Turn a blend into a four-color palette
Problem. You have run a useful comparison in the Mixer and you want to capture the four blend results as a named palette so you can use the individual midpoint colors elsewhere – for UI swatches, a shader tint table, or as reference when setting up a material.
Solution. After loading your two colors and setting the ratio, click the Create Palette button below the four previews. Chroma writes the four blended results (sRGB, Linear RGB, Oklab, HSV) as a new ColorPaletteAsset in the configured palette directory, each entry named after its color space. The new palette auto-opens in the Palette Editor and is selected in the library sidebar’s Palettes sub-tab.
See Palette and Gradient assets for how to use a ColorPaletteAsset in runtime code.
Capture the blend as a gradient asset
Problem. You want to save the four blend results as a gradient you can assign to a material or evaluate at runtime, rather than picking individual colors from a palette.
Solution. Click the Create Gradient button. Chroma writes a new ColorGradientAsset with four evenly-spaced stops – one per blend space in sRGB/Linear RGB/Oklab/HSV order – to the configured gradient directory. The asset uses Oklab interpolation between its stops and opens automatically in the Gradient Editor.
See Palette and Gradient assets for how to evaluate a ColorGradientAsset in runtime code.
Tips and pitfalls
- The four previews are all of the same single midpoint, not of four different blends. At slider 0.5, every preview shows what “halfway between A and B” looks like in its space. They diverge because the spaces have different definitions of “halfway”.
- sRGB (naive) is the default Unity lerp. Anywhere a project uses
Color.Lerp(a, b, t)without explicitly converting to a different space first, the result is the sRGB (naive) preview. This is rarely the right answer for visual content; the Mixer makes the alternative visible. - Linear RGB is “physically correct” but not always “perceptually correct”. Two equal-intensity colored lights actually do combine linearly, but the resulting midpoint can be brighter than the perceptual halfway point. For light simulation (atmospheric scattering, area lights) this is what you want; for UI design (the color between two brand swatches) Oklab is usually closer to the intuition.

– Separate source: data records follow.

$ cat config.mk
export PLATFORM = sky130hd
export DESIGN_NAME = wb_seven_seg_display
export DESIGN_NICKNAME = d
export VERILOG_FILES = /design/src/rtl/wb_seven_seg_display_pkg.sv /design/src/rtl/wb_seven_seg_display_hex_to_7seg.sv /design/src/rtl/wb_seven_seg_display.sv
export SDC_FILE = /design/constraint.sdc
export NUM_CORES = 1
export LEC_CHECK = 0
export CORE_ASPECT_RATIO = 1.5
export CORE_MARGIN = 2
export CORE_UTILIZATION = 47
export CTS_BUF_LIST = sky130_fd_sc_hd__clkbuf_4 sky130_fd_sc_hd__clkbuf_8 sky130_fd_sc_hd__clkbuf_16
export DETAILED_ROUTE_END_ITERATION = 7
export GPL_TIMING_DRIVEN = 0
export MAX_ROUTING_LAYER = met4
export PLACE_DENSITY = 0.76
export SETUP_SLACK_MARGIN = 0.02
export SLEW_MARGIN = 20
export SYNTH_ARGS = -nofsm -noshare
export SYNTH_HDL_FRONTEND = slang
export SYNTH_SLANG_ARGS = --single-unit
$ cat constraint.sdc
create_clock -name clk -period 2.5 [get_ports clk]
set_input_delay 0.5 -clock clk [delete_from_list [all_inputs] [get_ports clk]]
set_output_delay 0.5 -clock clk [all_outputs]
set_load 0.005 [all_outputs]
$ cat src/rtl/wb_seven_seg_display_pkg.sv
// Shared definitions for the writeback seven-segment observer.
//   - Display idle constants (all segments / all anodes dark, active-low).
//   - Scan FSM state encoding.
//   - Hex digit segment patterns {g,f,e,d,c,b,a}, active-low, plus a lookup function.
package wb_seven_seg_display_pkg;

  localparam logic [6:0] SEG_BLANK = 7'h7F;
  localparam logic [7:0] AN_OFF    = 8'hFF;

  // Digit that carries the decimal point: it separates the PC half (digits 7..4)
  // from the data half (digits 3..0).
  localparam logic [2:0] DP_DIGIT  = 3'd4;

  typedef enum logic {
    BLANK = 1'b0,
    LIT   = 1'b1
  } state_t;

  localparam logic [6:0] HEX_0 = 7'h40;
  localparam logic [6:0] HEX_1 = 7'h79;
  localparam logic [6:0] HEX_2 = 7'h24;
  localparam logic [6:0] HEX_3 = 7'h30;
  localparam logic [6:0] HEX_4 = 7'h19;
  localparam logic [6:0] HEX_5 = 7'h12;
  localparam logic [6:0] HEX_6 = 7'h02;
  localparam logic [6:0] HEX_7 = 7'h78;
  localparam logic [6:0] HEX_8 = 7'h00;
  localparam logic [6:0] HEX_9 = 7'h10;
  localparam logic [6:0] HEX_A = 7'h08;
  localparam logic [6:0] HEX_B = 7'h03;
  localparam logic [6:0] HEX_C = 7'h46;
  localparam logic [6:0] HEX_D = 7'h21;
  localparam logic [6:0] HEX_E = 7'h06;
  localparam logic [6:0] HEX_F = 7'h0E;

  function automatic logic [6:0] hex_seg(input logic [3:0] nib);
    logic [6:0] pat;
    case (nib)
      4'h0: pat = HEX_0;
      4'h1: pat = HEX_1;
      4'h2: pat = HEX_2;
      4'h3: pat = HEX_3;
      4'h4: pat = HEX_4;
      4'h5: pat = HEX_5;
      4'h6: pat = HEX_6;
      4'h7: pat = HEX_7;
      4'h8: pat = HEX_8;
      4'h9: pat = HEX_9;
      4'hA: pat = HEX_A;
      4'hB: pat = HEX_B;
      4'hC: pat = HEX_C;
      4'hD: pat = HEX_D;
      4'hE: pat = HEX_E;
      default: pat = HEX_F;
    endcase
    return pat;
  endfunction

endpackage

- HSV can produce surprising hue jumps at the wheel boundary. A lerp from red (hue 0) to magenta (hue 350) walks the short arc (10 degrees through hue 355), not the long arc (350 degrees through everything else). Most of the time this is the intended behaviour; when it is not (the gradient should specifically take the long way around), use the Gradient Editor with manually-placed intermediate stops instead.
- HSV cannot interpolate hue at all when one endpoint is achromatic. A pure-gray endpoint has no hue (saturation is zero); the HSV preview borrows the other endpoint’s hue and lerps saturation. This is sometimes the right answer (red-to-gray fades through pinks) and sometimes not (the gradient should pass through other hues); switch to Oklab when in doubt.

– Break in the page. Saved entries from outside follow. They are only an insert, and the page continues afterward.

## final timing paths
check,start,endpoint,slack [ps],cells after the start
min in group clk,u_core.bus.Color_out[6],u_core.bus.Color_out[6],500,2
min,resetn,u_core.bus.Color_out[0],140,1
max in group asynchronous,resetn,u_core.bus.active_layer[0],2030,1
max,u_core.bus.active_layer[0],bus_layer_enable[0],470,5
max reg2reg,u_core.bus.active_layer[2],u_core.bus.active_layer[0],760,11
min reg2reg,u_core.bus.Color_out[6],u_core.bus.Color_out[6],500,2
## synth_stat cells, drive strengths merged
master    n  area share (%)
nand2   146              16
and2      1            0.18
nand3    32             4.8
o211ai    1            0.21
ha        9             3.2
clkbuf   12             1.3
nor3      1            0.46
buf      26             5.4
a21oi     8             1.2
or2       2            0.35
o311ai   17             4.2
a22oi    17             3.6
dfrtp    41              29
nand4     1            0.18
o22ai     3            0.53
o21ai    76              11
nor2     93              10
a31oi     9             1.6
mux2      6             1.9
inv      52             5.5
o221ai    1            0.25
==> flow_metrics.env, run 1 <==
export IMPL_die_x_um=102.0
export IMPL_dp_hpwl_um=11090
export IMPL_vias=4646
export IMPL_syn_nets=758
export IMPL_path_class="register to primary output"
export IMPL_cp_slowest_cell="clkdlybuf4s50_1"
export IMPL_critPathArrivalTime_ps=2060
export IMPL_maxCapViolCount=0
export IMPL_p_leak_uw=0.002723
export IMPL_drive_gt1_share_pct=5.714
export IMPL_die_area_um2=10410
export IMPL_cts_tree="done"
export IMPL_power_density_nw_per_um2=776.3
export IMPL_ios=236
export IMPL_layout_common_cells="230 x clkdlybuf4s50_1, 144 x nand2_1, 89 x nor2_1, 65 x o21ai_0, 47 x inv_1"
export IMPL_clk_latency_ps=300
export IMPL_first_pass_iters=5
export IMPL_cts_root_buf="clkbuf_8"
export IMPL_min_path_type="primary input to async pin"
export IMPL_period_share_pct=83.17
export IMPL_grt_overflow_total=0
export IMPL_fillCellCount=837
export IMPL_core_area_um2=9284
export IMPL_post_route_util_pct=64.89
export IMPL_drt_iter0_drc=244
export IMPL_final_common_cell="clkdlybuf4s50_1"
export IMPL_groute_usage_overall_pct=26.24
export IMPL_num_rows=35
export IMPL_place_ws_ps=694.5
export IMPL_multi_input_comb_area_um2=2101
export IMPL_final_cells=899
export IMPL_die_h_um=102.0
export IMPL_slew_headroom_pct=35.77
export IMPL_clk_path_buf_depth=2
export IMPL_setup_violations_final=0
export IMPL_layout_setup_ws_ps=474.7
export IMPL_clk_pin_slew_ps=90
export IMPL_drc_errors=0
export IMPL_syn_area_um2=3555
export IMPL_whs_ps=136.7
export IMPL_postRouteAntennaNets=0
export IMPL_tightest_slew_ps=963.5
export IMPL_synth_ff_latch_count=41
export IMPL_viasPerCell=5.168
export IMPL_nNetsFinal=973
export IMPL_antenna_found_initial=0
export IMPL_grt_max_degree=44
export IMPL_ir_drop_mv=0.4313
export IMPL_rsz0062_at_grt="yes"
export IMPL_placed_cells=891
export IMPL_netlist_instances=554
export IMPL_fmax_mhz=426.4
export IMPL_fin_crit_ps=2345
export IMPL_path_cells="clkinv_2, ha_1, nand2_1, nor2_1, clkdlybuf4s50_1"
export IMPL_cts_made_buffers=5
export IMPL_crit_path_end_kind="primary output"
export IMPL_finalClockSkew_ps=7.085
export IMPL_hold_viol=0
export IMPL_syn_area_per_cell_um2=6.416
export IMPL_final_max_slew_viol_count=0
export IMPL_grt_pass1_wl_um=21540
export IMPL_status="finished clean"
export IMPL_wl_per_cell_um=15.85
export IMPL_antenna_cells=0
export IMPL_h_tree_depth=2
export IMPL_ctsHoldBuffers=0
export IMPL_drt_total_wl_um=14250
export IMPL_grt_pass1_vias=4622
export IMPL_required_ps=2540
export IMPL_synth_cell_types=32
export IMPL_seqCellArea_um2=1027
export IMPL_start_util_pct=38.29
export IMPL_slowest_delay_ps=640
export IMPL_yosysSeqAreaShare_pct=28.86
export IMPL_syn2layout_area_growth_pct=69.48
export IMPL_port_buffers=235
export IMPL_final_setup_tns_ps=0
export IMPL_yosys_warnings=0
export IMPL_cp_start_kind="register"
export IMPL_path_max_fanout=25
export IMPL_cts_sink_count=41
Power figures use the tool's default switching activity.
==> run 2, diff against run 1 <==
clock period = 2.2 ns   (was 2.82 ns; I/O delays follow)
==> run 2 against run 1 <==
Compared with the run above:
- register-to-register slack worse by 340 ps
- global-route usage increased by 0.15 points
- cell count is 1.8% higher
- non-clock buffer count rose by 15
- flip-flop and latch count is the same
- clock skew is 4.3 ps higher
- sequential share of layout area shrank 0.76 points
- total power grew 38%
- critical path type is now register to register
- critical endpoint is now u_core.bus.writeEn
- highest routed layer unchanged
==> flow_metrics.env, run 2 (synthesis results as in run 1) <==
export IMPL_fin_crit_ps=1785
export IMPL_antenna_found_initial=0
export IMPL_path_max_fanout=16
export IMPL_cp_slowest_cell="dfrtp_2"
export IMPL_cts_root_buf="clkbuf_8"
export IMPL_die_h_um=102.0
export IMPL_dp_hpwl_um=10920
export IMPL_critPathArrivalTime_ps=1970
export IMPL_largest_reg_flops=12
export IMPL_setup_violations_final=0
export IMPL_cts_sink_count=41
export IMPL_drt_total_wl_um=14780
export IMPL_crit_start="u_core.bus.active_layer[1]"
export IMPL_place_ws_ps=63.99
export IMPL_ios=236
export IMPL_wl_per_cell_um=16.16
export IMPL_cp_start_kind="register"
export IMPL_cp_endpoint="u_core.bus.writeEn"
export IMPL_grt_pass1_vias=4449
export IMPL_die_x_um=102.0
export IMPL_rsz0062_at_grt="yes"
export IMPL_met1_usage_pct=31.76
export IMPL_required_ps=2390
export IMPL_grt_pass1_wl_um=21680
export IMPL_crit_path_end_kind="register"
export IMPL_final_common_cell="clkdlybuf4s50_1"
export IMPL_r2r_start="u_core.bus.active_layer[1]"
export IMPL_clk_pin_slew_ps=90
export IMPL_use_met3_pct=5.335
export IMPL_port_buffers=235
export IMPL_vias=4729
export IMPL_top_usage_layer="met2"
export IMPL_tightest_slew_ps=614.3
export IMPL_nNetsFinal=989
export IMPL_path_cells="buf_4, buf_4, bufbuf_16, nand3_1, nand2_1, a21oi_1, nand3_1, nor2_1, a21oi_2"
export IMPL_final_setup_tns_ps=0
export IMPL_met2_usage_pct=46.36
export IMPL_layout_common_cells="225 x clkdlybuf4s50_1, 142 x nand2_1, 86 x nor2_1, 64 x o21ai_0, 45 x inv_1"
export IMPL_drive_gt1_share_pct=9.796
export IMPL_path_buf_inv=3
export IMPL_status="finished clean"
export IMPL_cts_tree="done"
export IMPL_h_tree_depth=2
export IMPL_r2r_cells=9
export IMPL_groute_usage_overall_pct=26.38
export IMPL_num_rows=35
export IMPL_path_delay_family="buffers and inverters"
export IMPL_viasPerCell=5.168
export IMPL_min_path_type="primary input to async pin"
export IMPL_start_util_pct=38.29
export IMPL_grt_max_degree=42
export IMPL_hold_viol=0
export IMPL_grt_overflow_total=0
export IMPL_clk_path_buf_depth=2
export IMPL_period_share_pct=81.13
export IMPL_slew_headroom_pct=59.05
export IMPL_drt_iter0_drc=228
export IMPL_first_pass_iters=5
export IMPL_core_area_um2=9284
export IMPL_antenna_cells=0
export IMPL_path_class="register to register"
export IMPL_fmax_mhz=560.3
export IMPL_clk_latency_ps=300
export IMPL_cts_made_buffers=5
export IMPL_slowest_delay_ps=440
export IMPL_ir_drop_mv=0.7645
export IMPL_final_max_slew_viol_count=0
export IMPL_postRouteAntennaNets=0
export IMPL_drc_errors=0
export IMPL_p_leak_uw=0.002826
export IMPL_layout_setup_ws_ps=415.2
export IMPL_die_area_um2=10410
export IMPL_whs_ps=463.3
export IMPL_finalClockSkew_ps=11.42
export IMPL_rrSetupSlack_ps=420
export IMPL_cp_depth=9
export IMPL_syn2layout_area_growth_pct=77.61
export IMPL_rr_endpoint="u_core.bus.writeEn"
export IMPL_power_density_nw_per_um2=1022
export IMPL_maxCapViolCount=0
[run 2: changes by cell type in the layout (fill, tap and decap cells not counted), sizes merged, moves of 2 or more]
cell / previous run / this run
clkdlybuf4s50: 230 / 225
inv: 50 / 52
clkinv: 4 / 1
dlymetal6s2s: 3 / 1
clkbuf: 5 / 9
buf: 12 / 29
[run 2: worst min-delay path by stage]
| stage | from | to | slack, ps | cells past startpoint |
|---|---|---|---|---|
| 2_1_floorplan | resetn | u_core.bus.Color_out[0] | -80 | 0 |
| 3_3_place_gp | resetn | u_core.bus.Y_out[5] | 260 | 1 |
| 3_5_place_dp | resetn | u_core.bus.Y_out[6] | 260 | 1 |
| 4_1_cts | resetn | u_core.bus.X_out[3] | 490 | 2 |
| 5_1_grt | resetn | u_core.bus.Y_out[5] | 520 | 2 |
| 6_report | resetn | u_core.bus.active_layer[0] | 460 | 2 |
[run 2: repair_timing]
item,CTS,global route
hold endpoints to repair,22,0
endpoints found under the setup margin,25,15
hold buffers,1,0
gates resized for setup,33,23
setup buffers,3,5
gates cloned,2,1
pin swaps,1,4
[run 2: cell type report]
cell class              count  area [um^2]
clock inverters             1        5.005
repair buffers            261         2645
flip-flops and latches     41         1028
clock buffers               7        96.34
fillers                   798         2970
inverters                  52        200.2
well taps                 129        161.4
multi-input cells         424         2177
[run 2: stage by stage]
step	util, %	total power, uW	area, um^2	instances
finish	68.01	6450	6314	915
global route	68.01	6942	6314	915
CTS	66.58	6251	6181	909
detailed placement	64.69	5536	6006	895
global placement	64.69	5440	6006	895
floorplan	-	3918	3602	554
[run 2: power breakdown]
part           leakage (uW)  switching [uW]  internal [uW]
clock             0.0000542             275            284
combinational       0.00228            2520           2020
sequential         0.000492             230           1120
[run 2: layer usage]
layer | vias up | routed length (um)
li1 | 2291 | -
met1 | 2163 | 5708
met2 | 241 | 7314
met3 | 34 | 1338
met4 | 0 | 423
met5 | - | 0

- The ratio slider stays at its last position across sessions. Opening Chroma the next day picks up wherever the slider was left. To reset to 0.5 for a fresh comparison, drag it manually.
- Double-click the New swatch only loads Color A. The shortcut is wired one-way intentionally; loading Color B from the active color requires clicking the Color B picker directly or dragging onto it. The asymmetry is deliberate: most workflows pick one new color and compare against an existing reference.
- The Mixer is one-ratio-at-a-time. For a gradient-style result spanning multiple ratios in one color space, use the Gradient Editor with the chosen Color Space and let the gradient sample across [0, 1] continuously.